(DATA LISTING)

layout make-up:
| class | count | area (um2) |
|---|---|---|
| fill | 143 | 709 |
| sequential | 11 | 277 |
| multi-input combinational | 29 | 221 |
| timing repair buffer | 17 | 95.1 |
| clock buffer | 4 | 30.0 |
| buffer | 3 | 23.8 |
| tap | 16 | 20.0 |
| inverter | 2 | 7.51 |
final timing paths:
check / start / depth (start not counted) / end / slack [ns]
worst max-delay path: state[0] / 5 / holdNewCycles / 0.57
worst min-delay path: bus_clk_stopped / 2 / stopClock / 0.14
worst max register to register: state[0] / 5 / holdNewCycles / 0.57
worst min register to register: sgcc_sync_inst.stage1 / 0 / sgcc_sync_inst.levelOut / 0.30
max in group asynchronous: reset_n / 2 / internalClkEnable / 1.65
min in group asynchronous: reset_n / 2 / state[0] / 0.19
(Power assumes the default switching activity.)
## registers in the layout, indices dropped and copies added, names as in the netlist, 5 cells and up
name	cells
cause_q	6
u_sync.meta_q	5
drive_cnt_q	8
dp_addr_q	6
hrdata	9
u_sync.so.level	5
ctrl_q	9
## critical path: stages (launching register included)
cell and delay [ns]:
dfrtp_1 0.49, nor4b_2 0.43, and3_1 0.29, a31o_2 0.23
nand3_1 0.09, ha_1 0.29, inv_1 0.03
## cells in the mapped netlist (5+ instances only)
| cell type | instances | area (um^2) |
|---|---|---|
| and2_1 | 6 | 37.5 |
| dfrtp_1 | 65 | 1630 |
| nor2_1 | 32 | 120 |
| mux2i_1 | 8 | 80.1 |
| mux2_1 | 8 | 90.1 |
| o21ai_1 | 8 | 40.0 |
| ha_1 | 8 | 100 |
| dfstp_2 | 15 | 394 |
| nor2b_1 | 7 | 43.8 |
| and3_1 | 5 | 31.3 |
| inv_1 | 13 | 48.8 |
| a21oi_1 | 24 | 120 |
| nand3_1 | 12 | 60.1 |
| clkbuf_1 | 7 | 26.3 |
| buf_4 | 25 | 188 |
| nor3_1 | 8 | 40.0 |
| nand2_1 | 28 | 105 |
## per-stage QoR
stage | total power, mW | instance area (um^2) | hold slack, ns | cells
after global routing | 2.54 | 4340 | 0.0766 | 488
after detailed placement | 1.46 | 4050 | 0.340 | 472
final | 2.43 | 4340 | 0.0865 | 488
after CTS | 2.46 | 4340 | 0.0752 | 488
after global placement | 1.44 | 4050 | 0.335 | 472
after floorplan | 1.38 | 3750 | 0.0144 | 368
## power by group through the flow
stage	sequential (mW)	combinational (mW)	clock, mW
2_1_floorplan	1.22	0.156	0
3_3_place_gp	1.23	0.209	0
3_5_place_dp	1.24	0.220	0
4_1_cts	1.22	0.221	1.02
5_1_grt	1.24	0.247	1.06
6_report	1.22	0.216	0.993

(End DATA LISTING)
(DATA LISTING)

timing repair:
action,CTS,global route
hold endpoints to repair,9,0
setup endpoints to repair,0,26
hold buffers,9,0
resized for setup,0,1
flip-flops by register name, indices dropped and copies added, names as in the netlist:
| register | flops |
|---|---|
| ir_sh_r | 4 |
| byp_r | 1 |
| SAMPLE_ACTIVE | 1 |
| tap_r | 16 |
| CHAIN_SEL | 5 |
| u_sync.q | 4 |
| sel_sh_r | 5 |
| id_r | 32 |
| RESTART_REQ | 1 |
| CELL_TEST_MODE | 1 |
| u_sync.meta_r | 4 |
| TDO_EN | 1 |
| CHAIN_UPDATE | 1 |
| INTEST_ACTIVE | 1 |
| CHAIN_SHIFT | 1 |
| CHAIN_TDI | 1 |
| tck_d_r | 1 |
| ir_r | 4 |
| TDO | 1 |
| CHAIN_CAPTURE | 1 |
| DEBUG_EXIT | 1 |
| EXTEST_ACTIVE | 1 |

(End DATA LISTING)

# [INSTRUCTIONS FOR THE TASK]
Each line above that contains the string "endpoints" counts once; give the number of such lines and nothing more.

# [EXERCISE ANSWER]
2